But,as Shakepeare said, the fault lies not in the stars, but in ourselves. We demand that complexity. As James Surowiecki's latest column in the New Yorker (Feature Presentation) explains:
You might think, then, that companies could avoid feature creep by just paying attention to what customers really want. But that’s where the trouble begins, because although consumers find overloaded gadgets unmanageable, they also find them attractive. It turns out that when we look at a new product in a store we tend to think that the more features there are, the better. It’s only once we get the product home and try to use it that we realize the virtues of simplicity.
This is presents an extraordinary challenge to designer:
The fact that buyers want bells and whistles but users want something clear and simple creates a peculiar problem for companies.
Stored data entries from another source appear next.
From an optimization exercise on the open Yosys and OpenROAD flow, aimed at small area and a short achievable clock period; shortcuts taken in it are not production practice.
Function was checked by simulation only, so behaviour that the tests miss may differ from the original.
Power figures rest on the tool's default switching activity, not on a simulated workload.

<file path="flow/run.sh">
#!/bin/bash
# synth_recipe.tcl (not shown) runs the flow's synth.tcl, then flattens the netlist and writes it again
# the make line also repeats each setting of config.mk as NAME=value (left out here)
make -C /OpenROAD-flow-scripts/flow DESIGN_CONFIG=/design/flow/config.mk WORK_HOME=/design/flow/orfs CLKGATE_MAP_FILE= SYNTH_SCRIPT=/design/flow/synth_recipe.tcl finish
</file>
<file path="flow/config.mk">
export PLATFORM = sky130hd
export DESIGN_NAME = execTop
export DESIGN_NICKNAME = execTop
export VERILOG_FILES = /design/flow/design.v
export SDC_FILE = /design/flow/constraint.sdc
export NUM_CORES = 4
export LEC_CHECK = 0
export CAP_MARGIN = 20
export CORE_MARGIN = 2
export CORE_UTILIZATION = 25
export SETUP_SLACK_MARGIN = 0.2
export SLEW_MARGIN = 20
</file>
<file path="flow/constraint.sdc">
create_clock -name core_clock -period 6.5 [get_ports {clk}]
set_input_delay 1.3000 -clock core_clock [delete_from_list [all_inputs] [get_ports {clk}]]
set_output_delay 1.3000 -clock core_clock [all_outputs]
set_load 0.01 [all_outputs]
</file>
<file path="flow/design.v">
`timescale 1ns/100ps
package riscvPkg;
  typedef enum logic [6:0] {
    OP_IMM    = 7'b0010011,
    OP        = 7'b0110011,
    AUIPC     = 7'b0010111,
    LUI       = 7'b0110111,
    JAL       = 7'b1101111,
    JALR      = 7'b1100111,
    BRANCH    = 7'b1100011,
    OP_IMM_32 = 7'b0011011,
    OP_32     = 7'b0111011,
    SYSTEM    = 7'b1110011
  } opcode_e;
  typedef enum logic [2:0] {
    ADD_SUB = 3'b000,
    SLL     = 3'b001,
    SLT     = 3'b010,
    SLTU    = 3'b011,
    XOR     = 3'b100,
    SRL_SRA = 3'b101,
    OR      = 3'b110,
    AND     = 3'b111
  } aluFunct3_e;
  typedef enum logic [2:0] {
    BEQ  = 3'b000,
    BNE  = 3'b001,
    BLT  = 3'b100,
    BGE  = 3'b101,
    BLTU = 3'b110,
    BGEU = 3'b111
  } branchFunct3_e;
  typedef enum logic [2:0] {
    CSRRW  = 3'b001,
    CSRRS  = 3'b010,
    CSRRC  = 3'b011,
    CSRRWI = 3'b101,
    CSRRSI = 3'b110,
    CSRRCI = 3'b111
  } csrFunct3_e;
  localparam logic [6:0] FUNCT7_ALT = 7'b0100000;
  typedef struct packed {
    logic [64-12-1:0] upper;
    logic [12-1:0]       csrAddr;
  } csrImm_t;
  typedef union packed {
    logic signed [64-1:0] value;
    csrImm_t                 csr;
  } immWord_u;
endpackage
`timescale 1ns/100ps
package execPkg;
  typedef struct packed {
    logic [64-12-1:0] upper;
    logic [12-1:0]       csrAddr;
  } csrImm_t;
  typedef union packed {
    logic signed [64-1:0] value;
    csrImm_t                 csr;
  } immWord_u;
  typedef struct packed {
    logic [64-1:0]       instAddr;
    logic [5-1:0] rdAddr;
    logic                   rdWriteEnable;
    logic [64-1:0]       rs1Data;
    logic [64-1:0]       rs2Data;
    immWord_u               imm;
    logic [6:0]             opCode;
    logic [2:0]             funct3;
    logic [6:0]             funct7;
    logic [6-1:0]    shamt;
    logic [5-1:0] zimm;
    logic                   csrWriteEnable;
    logic [64-1:0]       csrReadData;
  } exIssue_t;
  typedef struct packed {
    logic [5-1:0] rdAddr;
    logic                   rdWriteEnable;
    logic [64-1:0]       rdWriteData;
  } exResult_t;
  typedef struct packed {
    logic             jumpFlag;
    logic [64-1:0] jumpAddr;
  } redirect_t;
  typedef struct packed {
    logic                   csrWriteEnable;
    logic [12-1:0] csrWriteAddr;
    logic [64-1:0]       csrWriteData;
  } csrWrite_t;
endpackage
`timescale 1ns/100ps
module execTop (
  input  logic                   clk,
  input  logic                   rst,
  input  logic                   in_valid,
  input  logic [64-1:0]       inst_addr,
  input  logic [5-1:0] rd_addr,
  input  logic                   rd_we,
  input  logic [64-1:0]       rs1_data,
  input  logic [64-1:0]       rs2_data,
  input  logic [64-1:0]       imm,
  input  logic [6:0]             opcode,
  input  logic [2:0]             funct3,
  input  logic [6:0]             funct7,
  input  logic [6-1:0]    shamt,
  input  logic [5-1:0] zimm,
  input  logic                   csr_we,
  input  logic [64-1:0]       csr_rdata,
  output logic                   result_valid,
  output logic [5-1:0] res_rd_addr,
  output logic                   res_rd_we,
  output logic [64-1:0]       res_rd_data,
  output logic                   jump_flag,
  output logic [64-1:0]       jump_addr,
  output logic                   csr_wr_en,
  output logic [12-1:0] csr_wr_addr,
  output logic [64-1:0]       csr_wr_data
);
  logic isOp, isOpImm, isOp32, isOpImm32, isLui, isAuipc, isJal, isJalr;
  logic isBranch, isSystem, alt;
  assign isOp      = (opcode == 7'b0110011);
  assign isOpImm   = (opcode == 7'b0010011);
  assign isOp32    = (opcode == 7'b0111011);
  assign isOpImm32 = (opcode == 7'b0011011);
  assign isLui     = (opcode == 7'b0110111);
  assign isAuipc   = (opcode == 7'b0010111);
  assign isJal     = (opcode == 7'b1101111);
  assign isJalr    = (opcode == 7'b1100111);
  assign isBranch  = (opcode == 7'b1100011);
  assign isSystem  = (opcode == 7'b1110011);
  assign alt       = (funct7 == 7'b0100000);
  logic isFull, isWord, isImmAlu;
  assign isFull   = isOp | isOpImm;
  assign isWord   = isOp32 | isOpImm32;
  assign isImmAlu = isOpImm | isOpImm32;
  logic            useImm, sub;
  logic [63:0]     opB, opBx, sum;
  logic            cout;
  logic [65:0]     addT;
  assign useImm = ~opcode[5] | opcode[2];
  assign sub    = isBranch | ((isOp | isOp32) & alt & (funct3 == 3'd0)) |
                  (isFull & (funct3[2:1] == 2'b01));
  assign opB    = useImm ? imm : rs2_data;
  assign opBx   = opB ^ {64{sub}};
  assign addT   = {1'b0, rs1_data, 1'b1} + {1'b0, opBx, sub};
  assign sum    = addT[64:1];
  assign cout   = addT[65];
  logic ltu, lts, eq;
  assign ltu = ~cout;
  assign lts = (rs1_data[63] ^ opB[63]) ? rs1_data[63] : ltu;
  assign eq  = (rs1_data == opB);
  logic [5:0]  shAmt;
  logic        shLeft, shArith;
  logic [63:0] shIn, shInRev, shOut, shOutRev;
  logic        shFill;
  assign shAmt   = {isWord ? 1'b0 : (isImmAlu ? shamt[5] : rs2_data[5]),
                    isImmAlu ? shamt[4:0] : rs2_data[4:0]};
  assign shLeft  = ~funct3[2];
  assign shArith = alt;
  always_comb begin
    for (int i = 0; i < 64; i++) shInRev[i] = rs1_data[63-i];
  end
  always_comb begin
    if (shLeft)      shIn = shInRev;
    else if (isWord) shIn = {{32{shArith & rs1_data[31]}}, rs1_data[31:0]};
    else             shIn = rs1_data;
  end
  assign shFill = shArith & shIn[63] & ~shLeft;
  assign shOut  = $signed({shFill, shIn}) >>> shAmt;
  always_comb begin
    for (int i = 0; i < 64; i++) shOutRev[i] = shOut[63-i];
  end
  logic [63:0] pcSum, pcPlus4, immU;
  assign immU    = {imm[51:0], 12'd0};
  assign pcSum   = inst_addr + (opcode[6] ? imm : immU);
  assign pcPlus4 = inst_addr + 64'd4;
  logic [63:0] logicRes, fullRes, rdNext;
  logic [31:0] wordLo;
  always_comb begin
    case (funct3)
      3'd0: fullRes = sum;
      3'd1: fullRes = shOutRev;
      3'd2: fullRes = {63'd0, lts};
      3'd3: fullRes = {63'd0, ltu};
      3'd4: fullRes = rs1_data ^ opB;
      3'd5: fullRes = shOut;
      3'd6: fullRes = rs1_data | opB;
      default: fullRes = rs1_data & opB;
    endcase
  end
  always_comb begin
    case (funct3)
      3'd0:    wordLo = sum[31:0];
      3'd1:    wordLo = shOutRev[31:0];
      3'd5:    wordLo = shOut[31:0];
      default: wordLo = 32'd0;
    endcase
  end
  always_comb begin
    rdNext = 64'd0;
    if (isFull)        rdNext = fullRes;
    else if (isWord)   rdNext = {{32{wordLo[31]}}, wordLo};
    else if (isLui)    rdNext = {{32{imm[19]}}, imm[19:0], 12'd0};
    else if (isAuipc)  rdNext = pcSum;
    else if (isJal | isJalr) rdNext = pcPlus4;
    else if (isSystem) rdNext = csr_rdata;
  end
  logic taken, jumpNext;
  always_comb begin
    case (funct3)
      3'd0:    taken = eq;
      3'd1:    taken = ~eq;
      3'd4:    taken = lts;
      3'd5:    taken = ~lts;
      3'd6:    taken = ltu;
      3'd7:    taken = ~ltu;
      default: taken = 1'b0;
    endcase
  end
  assign jumpNext = isJal | isJalr | (isBranch & taken);
  logic        csrNext;
  logic [63:0] csrSrc, csrData;
  assign csrNext = isSystem & (funct3[1:0] != 2'b00) & csr_we;
  assign csrSrc  = funct3[2] ? {59'd0, zimm} : rs1_data;
  always_comb begin
    case (funct3[1:0])
      2'd1:    csrData = csrSrc;
      2'd2:    csrData = csr_rdata | csrSrc;
      default: csrData = csr_rdata & ~csrSrc;
    endcase
  end
  logic [63:0] xNext;
  always_comb begin
    if (opcode[4])                 xNext = csrData;
    else if (opcode[3:2] == 2'b01) xNext = {sum[63:1], 1'b0};
    else                           xNext = pcSum;
  end
  logic [63:0] xReg;
  always_ff @(posedge clk) begin
    if (rst) begin
      result_valid <= 1'b0;
      res_rd_we    <= 1'b0;
      jump_flag    <= 1'b0;
      csr_wr_en    <= 1'b0;
    end else begin
      result_valid <= in_valid;
      res_rd_we    <= in_valid & rd_we;
      jump_flag    <= in_valid & jumpNext;
      csr_wr_en    <= in_valid & csrNext;
    end
  end
  always_ff @(posedge clk) begin
    res_rd_addr <= rd_addr;
    res_rd_data <= rdNext;
    csr_wr_addr <= imm[11:0];
    xReg        <= xNext;
  end
  assign jump_addr   = xReg;
  assign csr_wr_data = xReg;
endmodule
</file>
==> reports/metrics.cfg, run 1 <==
[sta]
max_freq_mhz=161
hold_viol_final=0
finalHoldWorstSlack_ns=1.20
min_period_over_period=0.955
tns_ns=0
unrepaired_setup_endpoints_after_global_routing=no
slew_margin_rel=0.234
fin_crit_ns=6.21
layout_setup_ws_ns=0.293
worst_pin_slew_ns=1.15
finalSetupViolCount=0
slew_violations=0

[yosys]
synth.yosys.warnings=1
synth.net_count=4985
synth_area_per_cell_um2=6.91
mappedNetlistArea_um2=30200
number_of_enable_flip_flop_cells_after_synthesis=0
synthesis.instances=4366
synth.distinct_cells=102
synthFlopType=dfxtp_1
async_flop_share=0
synth.yosys.seq_area_share=0.0989
ys_ff_latch=149

[clock_tree]
clock_tree_from_tritoncts=built
clockBufferDepth=2
htreeDepth=4
cts_sinks=149
clk_pin_slew_ns=0.07
cts_inserted_buffers=17
clock_tree_root=clkbuf_16

[grt]
grtUsageTotal=0.357
global_route.overflow_total=0
grt_pass1_wl_um=309000
antenna_found_initial=21
grt_max_degree=148
via_count_of_the_first_global_routing_pass=38900

[min_path]
worst_hold_path.num_cells=1
whs_endpoint=res_rd_addr[3]
critical_hold_path_startpoint=rd_addr[3]
hold_path.class=input pin to flip-flop

[placement]
gp_routability_congestion=1.07
pre_cts_ws_ns=-0.647
numPortBuffers=570
dp.final_hpwl_um=191000

[critical_path]
worstSetupPathDepth=21
crit_path_top_delay_cell=or4bb_4
startpoint_type=input pin
worstPathRequired_ns=6.91
worst_path_most_repeated_cell=buf_4
cp_cell_sequence=clkdlybuf4s50_1, or4bb_4, nor4_4, or2_4, buf_12, buf_16, xnor2_1, ha_1, buf_4, nand4_1, or3_4, nor4_4, a31oi_2, buf_4, xnor2_2, nand2_1, o221ai_4, a22o_1, buf_4, a21oi_1, nand3_1
crit_arrival_ns=6.61
cp_slowest_stage_delay_ns=0.60
setup.worst_path.end_class=flip-flop
path_max_fanout=17
crit_type=input pin to flip-flop
delay_heaviest_family_cp=simple AND/OR/NAND/NOR gates
worstPathBufferInverterCount=6

[job]
cap_violations=0

[finish]
layout-drive-gt1-share=0.192
fillers=12900
layout.cells.most_common_list=buf_4, clkdlybuf4s50_1, nand2_1, a21oi_1, nor2_1
area_delta_synth_final_pct=43.7
layout.nets=5976
layout.cells.most_common=buf_4

[route]
avgRoutedWirePerCell_um=32.9
drc=0
routed_wirelength_um=230000
avgViaCountPerCell=5.93
drt.antenna.violating_nets=0
detail_route.first_pass.iterations=6
num_vias=41400
drt-initial-drc-count=5415

[floorplanning]
die_area_um2=123000
die_w_um=351
fp.dieH_um=351
io_pins=571
placeableCoreArea_um2=120000
row_count=127
start_util=0.252

[pwr]
ir_worst_vdd_v=0.000233
total_leakage_power_nw=18.3
total_power_per_unit_cell_area_nw_per_um2=159

[outcome]
status=complete, no violations

[metal layers]
layer,GRT usage,vias up,part of all wire
met4,0.258,12,0.084
met2,0.557,2524,0.44
met5,0,-,0.00038
li1,-,18200,-
met3,0.0804,582,0.089
met1,0.431,20100,0.39
[timing repair]
item                       4_1_cts  5_1_grt
setup endpoints to repair       40       69
pin swaps                        1        6
resized for setup               10       43
gates cloned                     0        1
hold buffers                     0        0
buffers inserted                 2        7
[state kept, by name (all words and copies together) (netlist names)]
name / flops
res_rd_data: 64
jump_flag: 1
csr_wr_addr: 12
res_rd_we: 1
res_rd_addr: 5
csr_wr_en: 1
result_valid: 1
xReg: 64
[cell type report]
cell class / instances / area (um2) / share of cell area
sequential: 149 / 2980 / 0.0688
multi-input combinational: 3642 / 25000 / 0.578
clock inverter: 13 / 149 / 0.00344
inverter: 175 / 657 / 0.0152
clock buffer: 19 / 433 / 0.00999
timing repair buffer: 1372 / 12100 / 0.278
tap: 1612 / 2020 / 0.0465
antenna: 6 / 15.0 / 0.000346
[synthesized netlist by cell type (66+ instances only)]
cell,instances,share of area
a211oi_1,98,0.024
inv_1,174,0.022
nor2_1,337,0.042
ha_1,260,0.11
nand3_1,140,0.023
mux2i_1,182,0.060
clkbuf_1,232,0.029
o211ai_1,85,0.021
nand4_1,73,0.015
xor2_1,74,0.021
buf_4,66,0.016
o22ai_1,66,0.014
a21oi_1,363,0.060
a31oi_1,89,0.018
a21o_1,76,0.019
xnor2_1,169,0.049
nor3_1,115,0.019
o21ai_0,332,0.055
dfxtp_1,149,0.099
nand2_1,411,0.051
mux2_2,82,0.031
[worst max-delay path by stage]
stage,startpoint,endpoint
2_1_floorplan,funct3[0],xReg[57]
3_3_place_gp,funct3[0],res_rd_data[57]
3_5_place_dp,funct3[0],res_rd_data[57]
4_1_cts,funct3[1],res_rd_data[34]
5_1_grt,funct3[1],res_rd_data[53]
6_report,opcode[2],res_rd_data[56]
[through the flow]
step / total power [W] / cells / instance area [um2] / utilization
finish: 0.00687 / 6988 / 43300 / 0.362
global route: 0.00711 / 6984 / 43300 / 0.362
CTS: 0.00674 / 6974 / 43000 / 0.359
detailed placement: 0.00559 / 6940 / 42400 / 0.354
global placement: 0.00561 / 6939 / 42400 / 0.354
floorplan: 0.00313 / 4366 / 30200 / -
[kinds of logic after synthesis]
| family | after synthesis | synth area share |
|---|---|---|
| muxes | 272 | 0.0967 |
| DFF | 149 | 0.0989 |
| AOI/OAI and AO/OA | 1526 | 0.330 |
| adders and majority gates | 261 | 0.109 |
| and+or+nand+nor | 1340 | 0.213 |
| buffers and inverters | 575 | 0.0825 |
| xor gates and xnor gates | 243 | 0.0706 |
[power by group]
group	internal [W]	switching (W)
sequential	0.00100	0.0000784
combinational	0.00197	0.00273
clock	0.000568	0.000527
total	0.00354	0.00333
A product that doesn’t have enough features may fail to catch our eye in the store. (A cell phone that doesn’t offer a Bluetooth connection, for instance, may be dismissed as underpowered, even though relatively few Americans use Bluetooth headsets.) But a product with too many features is likely to annoy consumers and generate bad word of mouth, as BMW’s original iDrive system did. Intended to give drivers unprecedented control over navigation, temperature, and entertainment through a single device, it was so hard to use that it has been described as “arguably the biggest corporate disaster” since New Coke.
Great products, like the iPod, rise to that challenge. Others are simply swamped by it -- destined to be returned to the store by a buyer turned user who won't spend more that 20 minutes figuring out how it works.